Storytelling, Food And Music At Buddhist Temples In North Texas This Month
For Southeast Asians and some South Asians, mid-April is the official start of the New Year based on early Agrarian calendars. This weekend, a Buddhist temple in Keller marks the occasion with its annual water festival.
There’s traditional dances, of course, and delicious home-made food sold from small stands. Families do lots of spring-cleaning. There’s also story-telling.
“Long, long time ago, before the Buddhists,” he says, “there was a guy who controlled the whole world.
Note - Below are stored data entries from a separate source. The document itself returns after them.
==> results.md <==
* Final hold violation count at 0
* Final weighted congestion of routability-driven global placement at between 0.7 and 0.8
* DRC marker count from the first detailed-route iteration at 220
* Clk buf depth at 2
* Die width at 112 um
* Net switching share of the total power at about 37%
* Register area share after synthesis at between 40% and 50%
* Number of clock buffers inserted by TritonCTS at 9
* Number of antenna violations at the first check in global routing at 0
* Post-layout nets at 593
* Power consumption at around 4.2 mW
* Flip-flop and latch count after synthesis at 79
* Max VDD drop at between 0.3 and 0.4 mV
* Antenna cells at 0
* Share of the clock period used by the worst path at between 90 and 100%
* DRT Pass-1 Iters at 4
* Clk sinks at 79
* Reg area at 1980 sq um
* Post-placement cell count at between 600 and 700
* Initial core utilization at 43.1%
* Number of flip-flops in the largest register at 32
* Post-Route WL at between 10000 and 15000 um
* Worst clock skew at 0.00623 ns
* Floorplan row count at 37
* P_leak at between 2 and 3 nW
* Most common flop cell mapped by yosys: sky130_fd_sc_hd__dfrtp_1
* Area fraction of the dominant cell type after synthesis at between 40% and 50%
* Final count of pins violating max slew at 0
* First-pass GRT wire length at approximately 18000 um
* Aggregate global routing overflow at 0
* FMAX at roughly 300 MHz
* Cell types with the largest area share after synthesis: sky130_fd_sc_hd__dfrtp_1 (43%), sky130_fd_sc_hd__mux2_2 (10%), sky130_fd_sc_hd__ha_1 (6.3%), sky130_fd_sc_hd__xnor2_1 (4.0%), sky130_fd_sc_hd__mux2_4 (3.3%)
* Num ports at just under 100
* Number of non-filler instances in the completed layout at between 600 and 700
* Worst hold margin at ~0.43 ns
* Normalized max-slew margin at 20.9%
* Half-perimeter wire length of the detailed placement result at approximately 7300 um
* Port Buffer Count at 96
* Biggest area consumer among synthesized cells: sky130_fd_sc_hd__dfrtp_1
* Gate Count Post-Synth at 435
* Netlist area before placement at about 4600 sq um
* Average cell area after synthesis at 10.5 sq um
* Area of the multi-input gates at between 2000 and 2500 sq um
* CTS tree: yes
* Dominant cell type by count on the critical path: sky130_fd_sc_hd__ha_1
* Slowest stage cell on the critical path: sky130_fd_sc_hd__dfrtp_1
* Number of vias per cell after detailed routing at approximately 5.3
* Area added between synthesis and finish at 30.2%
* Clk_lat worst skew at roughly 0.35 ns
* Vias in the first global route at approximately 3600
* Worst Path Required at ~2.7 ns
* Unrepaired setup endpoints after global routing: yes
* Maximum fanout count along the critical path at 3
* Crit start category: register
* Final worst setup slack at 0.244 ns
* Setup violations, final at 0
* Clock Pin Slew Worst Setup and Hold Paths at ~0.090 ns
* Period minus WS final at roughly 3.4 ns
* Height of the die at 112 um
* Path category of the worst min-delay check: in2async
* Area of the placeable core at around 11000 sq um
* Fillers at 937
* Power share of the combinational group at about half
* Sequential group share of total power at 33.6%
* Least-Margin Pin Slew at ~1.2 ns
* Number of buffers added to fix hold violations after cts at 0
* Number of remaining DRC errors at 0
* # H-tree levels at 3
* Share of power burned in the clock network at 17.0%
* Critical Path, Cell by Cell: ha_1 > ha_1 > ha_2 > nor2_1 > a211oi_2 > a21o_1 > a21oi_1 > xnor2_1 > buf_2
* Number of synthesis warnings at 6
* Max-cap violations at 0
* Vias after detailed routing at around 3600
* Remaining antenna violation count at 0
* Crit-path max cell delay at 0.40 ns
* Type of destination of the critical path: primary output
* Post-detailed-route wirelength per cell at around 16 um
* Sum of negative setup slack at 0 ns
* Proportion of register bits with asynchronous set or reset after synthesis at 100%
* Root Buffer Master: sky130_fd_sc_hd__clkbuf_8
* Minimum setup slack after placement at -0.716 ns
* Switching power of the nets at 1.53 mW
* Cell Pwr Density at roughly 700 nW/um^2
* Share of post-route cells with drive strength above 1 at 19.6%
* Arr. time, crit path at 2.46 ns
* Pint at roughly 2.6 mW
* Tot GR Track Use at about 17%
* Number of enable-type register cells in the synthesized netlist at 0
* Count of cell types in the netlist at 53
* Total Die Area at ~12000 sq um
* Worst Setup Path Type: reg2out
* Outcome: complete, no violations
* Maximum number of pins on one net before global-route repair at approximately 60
Whoever had problems, they call him.”
That’s Nheme Manivanh, a community leader who helped to build the Lao temple in Fort Worth. It’s called Wat Lao Buddhasamarkee. It’s on three acres, surrounded by farmland.
On the property sits the guy Manivanh refers to. He’s the Hindu God Brahma, with four faces, to observe the North, South, West and East. And he’s got many arms holding objects. During April, monks move the revered figure, along with other gold Buddha statues to public areas. Visitors will wash the Buddha with fragranced water.
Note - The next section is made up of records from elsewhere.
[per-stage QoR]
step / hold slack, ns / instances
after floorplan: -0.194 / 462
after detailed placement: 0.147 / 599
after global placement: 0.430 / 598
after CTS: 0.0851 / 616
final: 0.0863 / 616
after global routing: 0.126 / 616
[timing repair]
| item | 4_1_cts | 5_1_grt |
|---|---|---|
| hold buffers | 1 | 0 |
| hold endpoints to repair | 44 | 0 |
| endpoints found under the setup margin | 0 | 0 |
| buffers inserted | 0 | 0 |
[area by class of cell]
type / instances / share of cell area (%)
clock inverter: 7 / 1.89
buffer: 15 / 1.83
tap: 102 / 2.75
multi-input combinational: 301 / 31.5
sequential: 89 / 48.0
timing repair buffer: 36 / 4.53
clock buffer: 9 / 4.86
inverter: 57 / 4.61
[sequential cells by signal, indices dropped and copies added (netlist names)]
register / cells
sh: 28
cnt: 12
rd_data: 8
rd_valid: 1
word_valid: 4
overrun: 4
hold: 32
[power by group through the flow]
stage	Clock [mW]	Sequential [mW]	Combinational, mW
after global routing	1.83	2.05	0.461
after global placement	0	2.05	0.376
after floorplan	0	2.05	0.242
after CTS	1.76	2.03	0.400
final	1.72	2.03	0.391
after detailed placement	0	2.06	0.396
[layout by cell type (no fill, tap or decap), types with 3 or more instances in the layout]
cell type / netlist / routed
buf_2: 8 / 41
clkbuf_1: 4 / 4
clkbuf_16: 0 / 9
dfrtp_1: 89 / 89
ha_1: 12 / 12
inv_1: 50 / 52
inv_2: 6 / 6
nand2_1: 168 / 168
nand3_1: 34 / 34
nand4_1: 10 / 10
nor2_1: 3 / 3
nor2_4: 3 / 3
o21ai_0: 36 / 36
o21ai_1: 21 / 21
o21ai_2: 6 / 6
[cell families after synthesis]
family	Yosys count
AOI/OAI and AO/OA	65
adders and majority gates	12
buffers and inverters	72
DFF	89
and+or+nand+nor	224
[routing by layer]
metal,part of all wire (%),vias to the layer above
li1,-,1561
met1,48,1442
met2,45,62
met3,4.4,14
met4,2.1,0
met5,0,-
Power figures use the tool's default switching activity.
“Whoever can water the Buddha, looks like they can create good for themselves,” Manivanh says. “People thinking they can clean up the bad from the mind.”
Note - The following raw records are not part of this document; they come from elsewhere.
`src/rtl/tpu_pkg.sv`:
```
// Shared types and widths for the TPU MAC datapath.
//   MAC_A_W / MAC_C_W / MAC_DT_W : operand, accumulator and data-type widths
//   arb_state_e                  : MAC arbiter power/issue state
//   mac_op_t                     : one operand set as presented to the MAC
package tpu_pkg;

  localparam int unsigned MAC_A_W  = 16;
  localparam int unsigned MAC_C_W  = 32;
  localparam int unsigned MAC_DT_W = 3;

  typedef enum logic [1:0] {
    ARB_IDLE = 2'd0,
    ARB_WAKE = 2'd1,
    ARB_RUN  = 2'd2
  } arb_state_e;

  typedef struct packed {
    logic [MAC_DT_W-1:0] dt;
    logic [MAC_A_W-1:0]  a;
    logic [MAC_A_W-1:0]  b;
    logic [MAC_C_W-1:0]  c;
  } mac_op_t;

endpackage

```
`src/rtl/tpu_tag_fifo.sv`:
```
// In-order tag FIFO: remembers which requester issued each in-flight MAC op.
//   clk, rst      : clock, synchronous active-high reset
//   push, wdata   : enqueue a tag (ignored when full)
//   pop, rdata    : dequeue the head tag (ignored when empty); rdata is the head
//   count         : occupancy, 0..DEPTH
//   empty, full   : occupancy flags
module tpu_tag_fifo #(
  parameter int unsigned WIDTH = 2,
  parameter int unsigned DEPTH = 8
) (
  input  logic                       clk,
  input  logic                       rst,
  input  logic                       push,
  input  logic [WIDTH-1:0]           wdata,
  input  logic                       pop,
  output logic [WIDTH-1:0]           rdata,
  output logic [$clog2(DEPTH):0]     count,
  output logic                       empty,
  output logic                       full
);

  localparam int unsigned PTR_W = $clog2(DEPTH);
  localparam int unsigned CNT_W = $clog2(DEPTH) + 1;

  logic [WIDTH-1:0] mem [DEPTH];
  logic [PTR_W-1:0] wr_ptr_q;
  logic [PTR_W-1:0] rd_ptr_q;
  logic [CNT_W-1:0] count_q;
  logic             do_push;
  logic             do_pop;

  assign empty   = (count_q == '0);
  assign full    = (count_q == CNT_W'(DEPTH));
  assign count   = count_q;
  assign rdata   = mem[rd_ptr_q];
  assign do_push = push && !full;
  assign do_pop  = pop && !empty;

  // Storage needs no reset; only pointers and occupancy define validity.
  always_ff @(posedge clk) begin
    if (do_push) mem[wr_ptr_q] <= wdata;
  end

  // Pointers wrap naturally because DEPTH is a power of two.
  always_ff @(posedge clk) begin
    if (rst) begin
      wr_ptr_q <= '0;
      rd_ptr_q <= '0;
      count_q  <= '0;
    end else begin
      if (do_push) wr_ptr_q <= wr_ptr_q + PTR_W'(1);
      if (do_pop)  rd_ptr_q <= rd_ptr_q + PTR_W'(1);
      case ({do_push, do_pop})
        2'b10:   count_q <= count_q + CNT_W'(1);
        2'b01:   count_q <= count_q - CNT_W'(1);
        default: count_q <= count_q;
      endcase
    end
  end

endmodule

```
`src/rtl/tpu_mac_arbiter.sv`:
```
// Round-robin arbiter sharing one MAC unit between NUM_REQ requesters.
//   clk, rst                         : clock, synchronous active-high reset
//   req_valid/req_ready              : per-requester handshake (ready is one-hot, combinational)
//   req_data_type/req_a/req_b/req_c  : per-requester operand sets, concatenated by index
//   rsp_valid/rsp_result             : one-cycle response pulse routed to the issuing requester
//   mac_*                            : registered operands/enable to the MAC, result/ready from it
//   busy, outstanding, err_orphan    : status; err_orphan is sticky until reset
module tpu_mac_arbiter
  import tpu_pkg::*;
#(
  parameter int unsigned NUM_REQ      = 4,
  parameter int unsigned TAG_DEPTH    = 8,
  parameter int unsigned IDLE_TIMEOUT = 16
) (
  input  logic                          clk,
  input  logic                          rst,
  input  logic [NUM_REQ-1:0]            req_valid,
  output logic [NUM_REQ-1:0]            req_ready,
  input  logic [3*NUM_REQ-1:0]          req_data_type,
  input  logic [16*NUM_REQ-1:0]         req_a,
  input  logic [16*NUM_REQ-1:0]         req_b,
  input  logic [32*NUM_REQ-1:0]         req_c,
  output logic [NUM_REQ-1:0]            rsp_valid,
  output logic [31:0]                   rsp_result,
  output logic                          mac_enable,
  output logic [2:0]                    mac_data_type,
  output logic [15:0]                   mac_a,
  output logic [15:0]                   mac_b,
  output logic [31:0]                   mac_c,
  output logic                          mac_valid_in,
  input  logic [31:0]                   mac_result,
  input  logic                          mac_valid_out,
  input  logic                          mac_ready,
  output logic                          busy,
  output logic [$clog2(TAG_DEPTH):0]    outstanding,
  output logic                          err_orphan
);

  localparam int unsigned IDX_W  = $clog2(NUM_REQ);
  localparam int unsigned CNT_W  = $clog2(TAG_DEPTH) + 1;
  localparam int unsigned IDLE_W = $clog2(IDLE_TIMEOUT + 1);

  arb_state_e          state_q, state_d;
  logic [IDLE_W-1:0]   idle_cnt_q, idle_cnt_d;
  logic [IDX_W-1:0]    rr_ptr_q;
  mac_op_t             op_q;
  logic                mac_valid_in_q;
  logic [NUM_REQ-1:0]  rsp_valid_q;
  logic [MAC_C_W-1:0]  rsp_result_q;
  logic                err_orphan_q;

  mac_op_t             req_op_c [NUM_REQ];
  logic [NUM_REQ-1:0]  grant_c;
  logic [IDX_W-1:0]    grant_idx_c;
  logic [IDX_W-1:0]    cand_c;
  logic                found_c;
  logic                can_issue_c;
  logic                transfer_c;
  logic                idle_cycle_c;
  logic [NUM_REQ-1:0]  rsp_onehot_c;

  logic [IDX_W-1:0]    tag_head;
  logic [CNT_W-1:0]    fifo_count;
  logic                fifo_empty;
  logic                fifo_full;

  // Unpack the flat per-requester buses into operand structs.
  always_comb begin
    for (int i = 0; i < int'(NUM_REQ); i++) begin
      req_op_c[i] = '{dt: req_data_type[MAC_DT_W*i +: MAC_DT_W],
                      a:  req_a[MAC_A_W*i +: MAC_A_W],
                      b:  req_b[MAC_A_W*i +: MAC_A_W],
                      c:  req_c[MAC_C_W*i +: MAC_C_W]};
    end
  end

  // A full FIFO blocks issue even when a pop lands in the same cycle.
  assign can_issue_c = mac_ready && !fifo_full;

  // Round-robin pick: first valid requester after the last granted one.
  always_comb begin
    grant_c     = '0;
    grant_idx_c = rr_ptr_q;
    cand_c      = '0;
    found_c     = 1'b0;
    if (state_q == ARB_RUN && can_issue_c) begin
      for (int unsigned k = 1; k <= NUM_REQ; k++) begin
        cand_c = IDX_W'((32'(rr_ptr_q) + k) % NUM_REQ);
        if (!found_c && req_valid[cand_c]) begin
          found_c     = 1'b1;
          grant_idx_c = cand_c;
        end
      end
    end
    if (found_c) grant_c[grant_idx_c] = 1'b1;
  end

  assign transfer_c   = |grant_c;
  assign idle_cycle_c = !(|req_valid) && (fifo_count == '0);

  // Next state and idle countdown; the counter only runs in RUN.
  always_comb begin
    state_d    = state_q;
    idle_cnt_d = '0;
    case (state_q)
      ARB_IDLE: if (|req_valid) state_d = ARB_WAKE;
      ARB_WAKE: state_d = ARB_RUN;
      ARB_RUN: begin
        if (idle_cycle_c) begin
          if (idle_cnt_q == IDLE_W'(IDLE_TIMEOUT - 1)) state_d = ARB_IDLE;
          else idle_cnt_d = idle_cnt_q + IDLE_W'(1);
        end
      end
      default: state_d = ARB_IDLE;
    endcase
  end

  always_ff @(posedge clk) begin
    if (rst) begin
      state_q    <= ARB_IDLE;
      idle_cnt_q <= '0;
    end else begin
      state_q    <= state_d;
      idle_cnt_q <= idle_cnt_d;
    end
  end

  always_comb begin
    rsp_onehot_c           = '0;
    rsp_onehot_c[tag_head] = 1'b1;
  end

  // Issue registers, RR pointer and response steering.
  always_ff @(posedge clk) begin
    if (rst) begin
      rr_ptr_q       <= IDX_W'(NUM_REQ - 1);
      op_q           <= '0;
      mac_valid_in_q <= 1'b0;
      rsp_valid_q    <= '0;
      rsp_result_q   <= '0;
      err_orphan_q   <= 1'b0;
    end else begin
      mac_valid_in_q <= transfer_c;
      if (transfer_c) begin
        op_q     <= req_op_c[grant_idx_c];
        rr_ptr_q <= grant_idx_c;
      end
      rsp_valid_q <= '0;
      if (mac_valid_out) begin
        if (fifo_empty) begin
          err_orphan_q <= 1'b1;
        end else begin
          rsp_valid_q  <= rsp_onehot_c;
          rsp_result_q <= mac_result;
        end
      end
    end
  end

  tpu_tag_fifo #(
    .WIDTH (IDX_W),
    .DEPTH (TAG_DEPTH)
  ) u_tag_fifo (
    .clk   (clk),
    .rst   (rst),
    .push  (transfer_c),
    .wdata (grant_idx_c),
    .pop   (mac_valid_out),
    .rdata (tag_head),
    .count (fifo_count),
    .empty (fifo_empty),
    .full  (fifo_full)
  );

  assign req_ready     = grant_c;
  assign rsp_valid     = rsp_valid_q;
  assign rsp_result    = rsp_result_q;
  assign mac_enable    = (state_q != ARB_IDLE);
  assign mac_data_type = op_q.dt;
  assign mac_a         = op_q.a;
  assign mac_b         = op_q.b;
  assign mac_c         = op_q.c;
  assign mac_valid_in  = mac_valid_in_q;
  assign busy          = (state_q != ARB_IDLE) || (fifo_count != '0);
  assign outstanding   = fifo_count;
  assign err_orphan    = err_orphan_q;

endmodule

```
That’s why many parents bring their children to the temple bearing fruit, flowers and meals for monks.
“The more people are coming into the temple,” he says, “the more chance they can teach them to do the right way.”
Meditation and chanting are all part of New Year celebrations, says Somboon Rattanawerapong, a monk who lives at Wat Lao Buddhamahamunee in Arlington.
“We never push,” he says. “People believe. We just show them how to be good. To be nice, with all.”
People in Southeast Asia and parts of South Asia may call New Year by different names, he says, but the meaning is the same, a time for healing and renewal.
The last New Year celebration will be at Wat Lao Saginaw on April 24th through the 26th.